アリソン・フェリックスも届かない、陸上女子400mの永遠に破ることのできない世界記録

米国では,、リオデジャネイロ五輪の選考会が,、陸上競技でも行われている。
けがが心配されたアリソン・フェリックスが400mに出場、49秒68で制し、4大会連続の五輪を決めた。
アリソンは、リオ五輪本番では200mと400mの金メダルを目指す。

アリソンのこの日のタイム49秒68は今季世界1位であるが、彼女の自己ベストは昨年の北京で行われた世界陸上で出した49秒26。
とんでもなく凄い記録なのだが、世界記録よりも1秒6以上遅く、世界歴代17位でしかない。
世界記録の47秒60を出したのは東ドイツ(当時)のマリタ・コッホ。
1985年にオーストラリアの首都キャンベラで陸上W杯が開催されたときの記録だ。

Josi400m

この前年にロサンゼルス五輪が行われたが、ソビエトをはじめとする共産圏と呼ばれた国々の多くは、モスクワ五輪の報復ボイコットをし、多くの選手が涙を飲んだ。
この当時世界陸上は4年おきに開催されており、東独スポーツ科学の成果を晴らす大会としてキャンベラのW杯がターゲットにされたのだろう。
YOUTUBEに動画があったが見てほしい、とにかくすごい走りだ。
このレースで2位になったオルガ・ブリズギナ(ソビエト→ウクライナ)も48秒27(世界歴代4位)の凄い記録を出している。

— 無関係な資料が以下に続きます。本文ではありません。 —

### src/rtl/commit_trace_unit.sv
// commit_trace_unit
//   Watches one retirement per cycle at the writeback/memory boundary. Each
//   retired instruction is classified (REG, LOAD, STORE, OTHER, HALT), stamped
//   with a 0-based instruction number and buffered in a FIFO. A consumer
//   drains the FIFO with a valid/ready handshake. Cycle, instruction and drop
//   counters, a halt-done state and a watchdog timeout are also kept.
//
// Ports
//   clk, rst          clock and synchronous active-high reset
//   commit_*          retirement observation (valid, pc, inst)
//   reg_write..halt   side effects of the retiring instruction
//   rd_valid/rd_ready FIFO head handshake
//   rd_type..rd_addr  FIFO head record fields (0 while empty)
//   cycle_count       cycles spent in RUN
//   inst_count        instructions retired while in RUN
//   drop_count        records lost to a full FIFO
//   overflow          sticky flag, set on the first drop
//   done / timeout    state is HALTED / TIMEOUT
module commit_trace_unit #(
    parameter int unsigned DATA_W      = 16,
    parameter int unsigned REG_W       = 4,
    parameter int unsigned DEPTH       = 16,
    parameter int unsigned CNT_W       = 32,
    parameter int unsigned WDOG_CYCLES = 100000
) (
    input  logic              clk,
    input  logic              rst,
    input  logic              commit_valid,
    input  logic [DATA_W-1:0] commit_pc,
    input  logic [DATA_W-1:0] commit_inst,
    input  logic              reg_write,
    input  logic [REG_W-1:0]  wr_reg,
    input  logic [DATA_W-1:0] wr_data,
    input  logic              mem_read,
    input  logic              mem_write,
    input  logic [DATA_W-1:0] mem_addr,
    input  logic [DATA_W-1:0] mem_data,
    input  logic              halt,
    output logic              rd_valid,
    input  logic              rd_ready,
    output logic [2:0]        rd_type,
    output logic [CNT_W-1:0]  rd_inum,
    output logic [DATA_W-1:0] rd_pc,
    output logic [REG_W-1:0]  rd_reg,
    output logic [DATA_W-1:0] rd_value,
    output logic [DATA_W-1:0] rd_addr,
    output logic [CNT_W-1:0]  cycle_count,
    output logic [CNT_W-1:0]  inst_count,
    output logic [CNT_W-1:0]  drop_count,
    output logic              overflow,
    output logic              done,
    output logic              timeout
);

    localparam int unsigned AW = (DEPTH > 1) ? $clog2(DEPTH) : 1;
    localparam logic [AW:0] FULL_CNT = (AW+1)'(DEPTH);
    localparam logic [CNT_W-1:0] WDOG_LAST = CNT_W'(WDOG_CYCLES - 1);

    localparam logic [2:0] TYPE_REG   = 3'd0;
    localparam logic [2:0] TYPE_LOAD  = 3'd1;
    localparam logic [2:0] TYPE_STORE = 3'd2;
    localparam logic [2:0] TYPE_OTHER = 3'd3;
    localparam logic [2:0] TYPE_HALT  = 3'd4;

    typedef enum logic [1:0] {StRun, StHalted, StTimeout} state_e;

    typedef struct packed {
        logic [2:0]        typ;
        logic [CNT_W-1:0]  inum;
        logic [DATA_W-1:0] pc;
        logic [REG_W-1:0]  dst;
        logic [DATA_W-1:0] value;
        logic [DATA_W-1:0] addr;
    } rec_t;

    state_e            state_q, state_d;
    logic [CNT_W-1:0]  cycle_q, inst_q, drop_q;
    logic              overflow_q;
    logic              cap_valid_q;
    rec_t              cap_rec, cap_rec_q;
    logic              capture;

    rec_t              mem [DEPTH];
    logic [AW-1:0]     wr_ptr_q, rd_ptr_q;
    logic [AW:0]       count_q;
    logic              push, pop, full, accept, drop;
    rec_t              head;

    // The instruction word is observed but not part of the trace record.
    logic unused_inputs;
    assign unused_inputs = ^commit_inst;

    assign capture = commit_valid && (state_q == StRun);

    always_comb begin
        state_d = state_q;
        case (state_q)
            StRun: begin
                if (capture && halt) begin
                    state_d = StHalted;
                end else if (cycle_q == WDOG_LAST) begin
                    state_d = StTimeout;
                end
            end
            default: state_d = state_q;
        endcase
    end

    // Record fields that do not apply to the type are forced to 0.
    always_comb begin
        cap_rec      = '0;
        cap_rec.inum = inst_q;
        cap_rec.pc   = commit_pc;
        if (reg_write && mem_read) begin
            cap_rec.typ   = TYPE_LOAD;
            cap_rec.dst   = wr_reg;
            cap_rec.value = wr_data;
            cap_rec.addr  = mem_addr;
        end else if (reg_write) begin
            cap_rec.typ   = TYPE_REG;
            cap_rec.dst   = wr_reg;
            cap_rec.value = wr_data;
        end else if (halt) begin
            cap_rec.typ   = TYPE_HALT;
        end else if (mem_write) begin
            cap_rec.typ   = TYPE_STORE;
            cap_rec.value = mem_data;
            cap_rec.addr  = mem_addr;
        end else begin
            cap_rec.typ   = TYPE_OTHER;
        end
    end

    always_ff @(posedge clk) begin
        if (rst) begin
            state_q     <= StRun;
            cycle_q     <= '0;
            inst_q      <= '0;
            cap_valid_q <= 1'b0;
            cap_rec_q   <= '0;
        end else begin
            state_q     <= state_d;
            if (state_q == StRun) begin
                cycle_q <= cycle_q + 1'b1;
            end
            if (capture) begin
                inst_q    <= inst_q + 1'b1;
                cap_rec_q <= cap_rec;
            end
            cap_valid_q <= capture;
        end
    end

    // FIFO: the registered capture is pushed one cycle later. A full FIFO
    // still accepts the push when the head is popped on the same edge.
    assign push   = cap_valid_q;
    assign pop    = rd_valid && rd_ready;
    assign full   = (count_q == FULL_CNT);
    assign accept = push && (!full || pop);
    assign drop   = push && full && !pop;

    always_ff @(posedge clk) begin
        if (rst) begin
            wr_ptr_q   <= '0;
            rd_ptr_q   <= '0;
            count_q    <= '0;
            drop_q     <= '0;
            overflow_q <= 1'b0;
        end else begin
            if (accept) begin
                wr_ptr_q <= wr_ptr_q + 1'b1;
            end
            if (pop) begin
                rd_ptr_q <= rd_ptr_q + 1'b1;
            end
            case ({accept, pop})
                2'b10:   count_q <= count_q + 1'b1;
                2'b01:   count_q <= count_q - 1'b1;
                default: count_q <= count_q;
            endcase
            if (drop) begin
                drop_q     <= drop_q + 1'b1;
                overflow_q <= 1'b1;
            end
        end
    end

    always_ff @(posedge clk) begin
        if (accept) begin
            mem[wr_ptr_q] <= cap_rec_q;
        end
    end

    assign head     = mem[rd_ptr_q];
    assign rd_valid = (count_q != '0);
    assign rd_type  = rd_valid ? head.typ   : '0;
    assign rd_inum  = rd_valid ? head.inum  : '0;
    assign rd_pc    = rd_valid ? head.pc    : '0;
    assign rd_reg   = rd_valid ? head.dst   : '0;
    assign rd_value = rd_valid ? head.value : '0;
    assign rd_addr  = rd_valid ? head.addr  : '0;

    assign cycle_count = cycle_q;
    assign inst_count  = inst_q;
    assign drop_count  = drop_q;
    assign overflow    = overflow_q;
    assign done        = (state_q == StHalted);
    assign timeout     = (state_q == StTimeout);

endmodule
### config.mk
export PLATFORM = sky130hd
export DESIGN_NAME = commit_trace_unit
export DESIGN_NICKNAME = d
export VERILOG_FILES = /design/src/rtl/commit_trace_unit.sv
export SDC_FILE = /design/constraint.sdc
export NUM_CORES = 1
export LEC_CHECK = 0
export ABC_AREA = 1
export BUFFER_PORTS_ARGS = -buffer_cell sky130_fd_sc_hd__buf_2
export CAP_MARGIN = 0
export CELL_PAD_IN_SITES_DETAIL_PLACEMENT = 1
export CELL_PAD_IN_SITES_GLOBAL_PLACEMENT = 1
export CORE_MARGIN = 2
export CORE_UTILIZATION = 40
export DETAILED_ROUTE_END_ITERATION = 10
export GPL_TIMING_DRIVEN = 0
export PLACE_DENSITY_LB_ADDON = 0.1
export SLEW_MARGIN = 20
export SYNTH_ARGS = -nofsm -noshare
export SYNTH_HDL_FRONTEND = slang
export SYNTH_SLANG_ARGS = --single-unit
### constraint.sdc
create_clock -name clk -period 5.35 [get_ports clk]
set_input_delay 0.8025 -clock clk [delete_from_list [all_inputs] [get_ports clk]]
set_output_delay 0.8025 -clock clk [all_outputs]
set_load 0.01 [all_outputs]
==> flow_metrics.py, run 1 <==
metrics = {
    "yosys": {
        "synthCells": 5092,
        "synth.distinct_cells": 41,
        "synth_seq_area_share_pct": 72.4,
        "avgSynthCellArea_sq_um": 12.4,
        "yosysWarningCount": 0,
        "yosysMostFrequentCell": "edfxtp_1",
        "synth-edff-count": 1392,
        "postSynthRegisterBits": 1596,
        "synth_common_cells": "edfxtp_1 (1392), nor2_1 (912), o21ai_0 (750), clkbuf_1 (268), o221ai_1 (253)",
        "synth_top_area_share_pct": 66.0,
        "async_flop_share_pct": 0,
        "netlist_area_sq_mm": 0.0633,
        "synth_fp_nets": 5194,
        "synth_ff_type": "edfxtp_1",
        "yosys.area.top_type": "edfxtp_1",
        "ys_top_cells_by_area": "edfxtp_1 (66%), dfxtp_1 (6.4%), o21ai_0 (5.9%)",
    },
    "critical_path": {
        "crit_type": "flip-flop to primary output",
        "worst-r2r-cell-count": 9,
        "cp.arrival_ns": 4.46,
        "crit_fanout": 10,
        "crit_required_ns": 4.55,
        "r2r-start": "count_q[0]",
        "start_kind": "flip-flop",
        "regToRegSetupSlack_ns": 2.13,
        "r2r-end": "mem[3][82]",
        "worst_setup_path_end_kind": "primary output",
    },
    "global_route": {
        "grt_overflow": 0,
        "antenna_found_initial": 27,
        "grt_pass1_wl_microns": 342000,
        "grt_pass1_vias": 46500,
        "grt_usage_pct": 29.5,
        "grt_max_degree": 21,
    },
    "die": {
        "die_h_microns": 402,
        "fp.dieW_microns": 402,
        "start_util_pct": 40.1,
        "io_pins": 279,
        "die-area_sq_mm": 0.162,
        "row_count": 146,
        "coreArea_sq_mm": 0.158,
    },
    "min_path": {
        "hold_depth": 3,
        "holdCritPathClass": "primary input to flip-flop",
        "hold_end": "cap_rec_q[31]",
        "min_from": "mem_data[15]",
    },
    "sta": {
        "slew-limit-headroom_pct": 19.0,
        "period_share_pct": 98.3,
        "max_freq_mhz": 190,
        "tns_ns": 0,
        "skew_ns": 0.0399,
        "period_needed_ns": 5.26,
        "finalWorstSetupSlack_ns": 0.0899,
        "report.final.slew_viol_count": 0,
        "setup_viol": 0,
        "tightestPinTransition_ns": 1.21,
        "finalHoldViolCount": 0,
        "grt_setup_unrepaired": "no",
    },
    "pwr": {
        "p_leak_nw": 24.7,
        "powerDensity_mw_per_mm2": 443,
        "vdd_drop_max_mv": 0.349,
    },
    "cells_and_area": {
        "nets": 5724,
        "drive_gt1_share_pct": 12.9,
        "area_growth_pct": 18.1,
        "fill_cells": 16500,
    },
    "drt": {
        "wl_per_cell_microns": 30.9,
        "vias": 46300,
        "vias_per_cell": 5.92,
        "drt-total-wl_microns": 242000,
        "dr.pass1.iters": 6,
        "first_iter_violations": 5046,
        "ant_nets": 0,
        "drc": 0,
    },
    "status": {
        "status": "finished, final reports clean",
    },
    "cts": {
        "clkSinkCount": 1596,
        "clock_latency_ns": 0.81,
        "cts_setup_buffers": 0,
        "clock_tree.buffer_depth": 3,
        "cts_tree": "built",
        "cts_buffers": 174,
        "hold_buffers": 0,
        "root_buffer": "clkbuf_16",
        "htreeDepth": 4,
        "clk_pin_slew_ns": 0.06,
    },
    "job": {
        "max_cap_violations": 0,
    },
    "placed_design": {
        "numPortBuffers": 261,
        "gp_congestion": 0.840,
        "dp_slack_ns": 0.790,
        "hpwlAfterDp_microns": 168000,
    },
}
how the worst max path moves through the flow:
stage,startpoint,end,slack [ns]
5_1_grt,count_q[0],rd_addr[8],0.005
3_3_place_gp,rd_ready,mem[8][77],-6.33
6_report,count_q[0],rd_addr[14],0.09
2_1_floorplan,rd_ready,mem[11][0],-0.06
4_1_cts,flip-flop,rd_type[0],0.05
3_5_place_dp,flip-flop,rd_inum[31],0.79
sequential cells by signal (all words and copies together) (netlist names), named ones only:
register and flops:
cap_rec_q 87, cap_valid_q 1, count_q 5, cycle_count 32
drop_count 32, inst_count 32, mem 1392, overflow 1
rd_ptr_q 4, state_q 2, wr_ptr_q 4
power breakdown:
part | internal [mW] | total (mW) | switching, mW
logic | 1.87 | 7.58 | 5.72
clock network | 6.49 | 11.5 | 5.00
registers | 13.8 | 14.1 | 0.333
routing by layer:
layer	track usage (%)	vias to the layer above	share of wire (%)
li1	-	20000	-
met1	41.4	24000	43
met2	46.3	1916	46
met3	5.45	405	8.0
met4	9.62	20	3.2
met5	0	-	0.071
worst max-delay path, cell delays in order, from the launching register on:
cell and delay (ns):
dfxtp_1 0.39, nor2_1 0.09, nand3_1 0.25, clkinv_1 0.74, clkbuf_1 0.68, clkbuf_1 0.52
a21oi_1 0.70, buf_2 0.25
area by class of cell:
class                      count  area (sq um)  share of cell area [%]
sequential                  1596         45900                    61.3
multi-input combinational   2952         15200                    20.3
clock buffer                 234          4760                    6.36
timing repair buffer         354          3450                    4.61
tap                         2072          2590                    3.46
buffer                       387          1820                    2.43
inverter                     157           591                   0.789
clock inverter                69           518                   0.692
antenna                        9          22.5                  0.0301
through the flow:
step                      power, mW  area, sq um  std cells  hold slack (ns)  util [%]
after floorplan                17.9        63400       5092            0.459         -
after global placement         21.7        67300       7425            0.454      42.6
after detailed placement       21.8        69500       7518            0.466      44.1
after CTS                      33.2        74800       7821            0.211      47.4
after global routing           34.2        74800       7823            0.261      47.4
final                          33.2        74800       7830            0.257      47.4
cells by family after synthesis:
family | count (synthesis) | synth area share, %
adder cells (fa/ha/maj) | 10 | 0.198
buffers and inverters | 544 | 3.76
flip-flops | 1596 | 72.4
AO/OA/AOI/OAI | 1502 | 14.0
XOR/XNOR | 45 | 0.622
AND/OR/NAND/NOR | 1395 | 8.95
cells in the final DEF (no fill, tap or decap), types with 9 or more instances in the layout:
master        n
xnor2_1      14
nor2_1      895
o21ai_1      67
edfxtp_1   1392
o22ai_1      95
clkbuf_2     21
buf_2       298
o21ai_0     750
ha_1         10
clkinv_2     18
buf_16       38
nand4_1      36
buf_4        65
clkinv_1     36
clkbuf_8      9
nand2_1     220
nand3_1     154
o221ai_1    253
nor2_4       17
buf_1         9
nor3_1       51
inv_1       151
diode_2       9
clkbuf_16   178
xor2_1       31
clkbuf_1    295
a21oi_1     213
buf_12       54
dfxtp_1     204
o211ai_1    112
repair_timing:
action                     4_1_cts  5_1_grt
gates resized for setup          2        3
gates cloned                     0        0
setup endpoints to repair        4        1
hold endpoints to repair         0        0
(Power assumes the default switching activity.)
==> run 2, diff against run 1 <==
- CORE_ASPECT_RATIO: default -> 2
- CORE_UTILIZATION: 40 -> 46
==> run 2 against run 1 <==
The run now ends with setup timing left. Final cell count decreased by 4.8%. Sequential share of layout area increased by 0.92 points. Sequential cell count unchanged. Setup slack got worse by 0.11 ns. Clock power decreased by 6%. Maximum frequency decreased by 2.1%. First-iteration DRC count decreased by 11%. Non-clock buffer count decreased by 7. Largest cell class unchanged. Largest power group unchanged.
==> flow_metrics.py, run 2 (synthesis results as in run 1) <==
metrics = {
    "placed_design": {
        "hpwlAfterDp_microns": 174000,
        "gp_congestion": 0.870,
        "numPortBuffers": 261,
        "dp.cells": 7186,
        "place_area_sq_mm": 0.0689,
        "dp_slack_ns": 0.641,
    },
    "die": {
        "io_pins": 279,
        "die_h_microns": 529,
        "row_count": 192,
        "start_util_pct": 46.3,
        "coreArea_sq_mm": 0.137,
        "die-area_sq_mm": 0.141,
        "fp.dieW_microns": 266,
    },
    "drt": {
        "wl_met2_microns": 126000,
        "highest_layer": "met5",
        "drt-total-wl_microns": 247000,
        "drt-met1-wl_microns": 82300,
        "ant_nets": 0,
        "vias": 47100,
        "first_iter_violations": 4511,
        "wl_per_cell_microns": 33.2,
        "vias_per_cell": 6.32,
        "dr.pass1.iters": 5,
        "drc": 0,
        "met3RoutedLength_microns": 18000,
    },
    "global_route": {
        "grt_max_degree": 22,
        "grt_pass1_wl_microns": 348000,
        "grt_pass1_vias": 49900,
        "grt_overflow": 0,
        "grt_usage_pct": 34.8,
        "antenna_found_initial": 12,
    },
    "sta": {
        "finalWorstSetupSlack_ns": -0.0225,
        "report.final.slew_viol_count": 0,
        "period_needed_ns": 5.37,
        "tns_ns": -0.0225,
        "setup_viol": 1,
        "finalHoldViolCount": 0,
        "slew-limit-headroom_pct": 14.0,
        "skew_ns": 0.0323,
        "tightestPinTransition_ns": 1.29,
        "grt_setup_unrepaired": "no",
        "period_share_pct": 100,
        "hold_slack_ns": 0.257,
        "max_freq_mhz": 186,
    },
    "cts": {
        "clock_latency_ns": 0.81,
        "cts_tree": "built",
        "clk_pin_slew_ns": 0.06,
        "clkSinkCount": 1596,
        "htreeDepth": 4,
        "hold_buffers": 0,
        "cts_resized": 0,
        "cts_buffers": 151,
        "clock_tree.buffer_depth": 4,
        "cts_setup_buffers": 0,
        "root_buffer": "clkbuf_16",
    },
    "pwr": {
        "combPwrFrac_pct": 23.4,
        "p_leak_nw": 24.4,
        "powerDensity_mw_per_mm2": 441,
        "power.switching_mw": 10.9,
        "p_int_mw": 21.6,
        "swShare_pct": 33.5,
        "seqPwrFrac_pct": 43.3,
        "total_power_mw": 32.5,
        "clkPwrFrac_pct": 33.3,
        "vdd_drop_max_mv": 0.242,
    },
    "critical_path": {
        "crit_fanout": 10,
        "crit_type": "flip-flop to primary output",
        "path_common_cell": "clkbuf_1",
        "cpPeakStageDelay_ns": 0.93,
        "r2r-start": "count_q[0]",
        "slowest_stage": "clkbuf_1",
        "worst_setup_path_end_kind": "primary output",
        "path_cells": "clkbuf_1 -> clkbuf_1 -> clkbuf_1 -> o211ai_1 -> a21oi_1 -> buf_2",
        "start_kind": "flip-flop",
        "cp.arrival_ns": 4.57,
        "crit_required_ns": 4.55,
    },
    "status": {
        "status": "finished, violations left",
        "violations": "setup timing",
    },
    "cells_and_area": {
        "layout.cells.non_filler": 7453,
        "final_common_cell": "edfxtp_1",
        "drive_gt1_share_pct": 12.6,
        "fin_area_sq_mm": 0.0737,
        "area_growth_pct": 16.4,
        "nets": 5694,
        "utilization_pct": 53.9,
        "largest_reg_flops": 1392,
        "layout_common_cells": "edfxtp_1 (1392), nor2_1 (894), o21ai_0 (750), buf_2 (298), clkbuf_1 (285)",
        "top_register": "mem",
        "largestRegisters": "mem x1392, cap_rec_q x87",
    },
    "min_path": {
        "holdCritPathClass": "primary input to flip-flop",
        "min_from": "wr_reg[1]",
    },
    "job": {
        "max_cap_violations": 0,
    },
}
-- run 2: power by group through the flow --
stage	sequential, mW	combinational (mW)	clock, mW
final	14.1	7.60	10.8
after CTS	14.1	7.49	10.9
after global placement	14.3	7.23	0
after detailed placement	14.3	7.43	0
after floorplan	14.2	3.67	0
after global routing	14.1	7.96	11.3
-- run 2: cell type report --
cell class,instances,area [sq um]
tap,1746,2180
clock buffer,197,4130
fill,13900,63000
antenna,5,12.5
clock inverter,66,656
buffer,386,1810
inverter,157,591
timing repair buffer,348,3270
multi-input combinational,2952,15200
sequential,1596,45900
-- run 2: layer usage --
layer,global-route usage [%],vias up
met5,0,-
met4,25.2,8
met3,5.80,835
met2,61.7,2368
met1,37.2,24000
li1,-,19900
-- run 2: worst paths after layout --
path / end / slack, ns / cells after the start
setup / recovery: rd_inum[2] / -0.02 / 6
hold / removal: cap_rec_q[33] / 0.26 / 3
setup reg to reg: mem[2][33] / 2.13 / 11
hold reg to reg: inst_count[29] / 0.49 / 2
-- run 2: critical path: cells and delay by family (launching register included) --
kind,cells,cell delay (ns)
buffers and inverters,4,2.59
AO/OA/AOI/OAI,2,0.87
flip-flops,1,0.31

マリタ・コッホ(当時・東ドイツ)が「薬物を使用していた」という証拠は見つかっている。
が、コッホの記録が抹消されるとか、取ったメダルがはく奪されるとか言った話はない。

実は、このキャンベラの大会の100mにベン・ジョンソンが出場し、10秒00で勝っている。
2015年12月23日の朝日新聞に、ベン・ジョンソンのインタビューが掲載されているのだが、この大会の話しもしている。
自らのドーピングは、この大会のマリタ・コッホがきっかけだと言いたいようだ。

 

私は84年ロサンゼルス五輪の100メートルで銅メダルを取った。その翌年、オーストラリアで開かれた陸上ワールドカップの女子400メートルで、東ドイツのマリタ・コッホが47秒60というとてつもないタイムで走った。30年経った今も破られていない世界記録だ。この大会で10秒ちょうどで優勝した私は、コーチのチャーリー・フランシスと一緒にそのレースを見ていた。ゴールした後、チャーリーは「今まで誰もドーピングをしていないと思っていたけど、東ドイツで何が起きているかわかった」と私に言ったんだ。

 

ベン・ジョンソンが一度は優勝しながら失格したのはソウル五輪。
同じソウル五輪の女子100mに金メダルを獲ったのは、フローレンス・ジョイナー。
この2人のソウルまでの道のりはよく似ている。
ジョイナーの金メダルの記録は10秒54(追い風)だが、同じ年に10秒49という驚異的な世界記録を出している。
ソウルの4年前のロサンゼルス五輪では200mに出場、22秒04の記録で銀メダルを獲っているが、東ドイツ勢が出ていないから銀メダルが獲れたと言われた。 
ソウル五輪は200mでも21秒34の世界新記録で金メダルを獲った。
(このあたりの経緯もベン・ジョンソンにそっくりだ。)
ジョイナーの100m、200mの記録はもちろん今も世界記録だ。

だが、あまり知られていないが、ジョイナーのソウル五輪で最も凄かったのは、専門でないのに出てきた4×400mリレーではないだろうか。
これもYOUTUBEに動画がある。

 

結果から言うと、ソビエトチームが3分15秒17の世界新記録で金メダル。
メンバーはタチアナ・レドフスカヤ、オルガ・ナザロワ、マリヤ・ピニギナ、オルガ・ブリズギナ。
一方の米国は、ディニアン・ハワード、ダイアン・ディクソン、バレリー・フックス、フローレンス・ジョイナーのメンバーで3分15秒51で銀メダル。
この2つの記録は28年経った今も世界歴代1・2位の記録として残っている。

しかも

ソビエトのアンカー、オルガ・ブリズギナは47秒81(世界歴代2位相当)、米国のアンカー、フローレンス・ジョイナーは48秒08(世界歴代3位相当)で400mを走った。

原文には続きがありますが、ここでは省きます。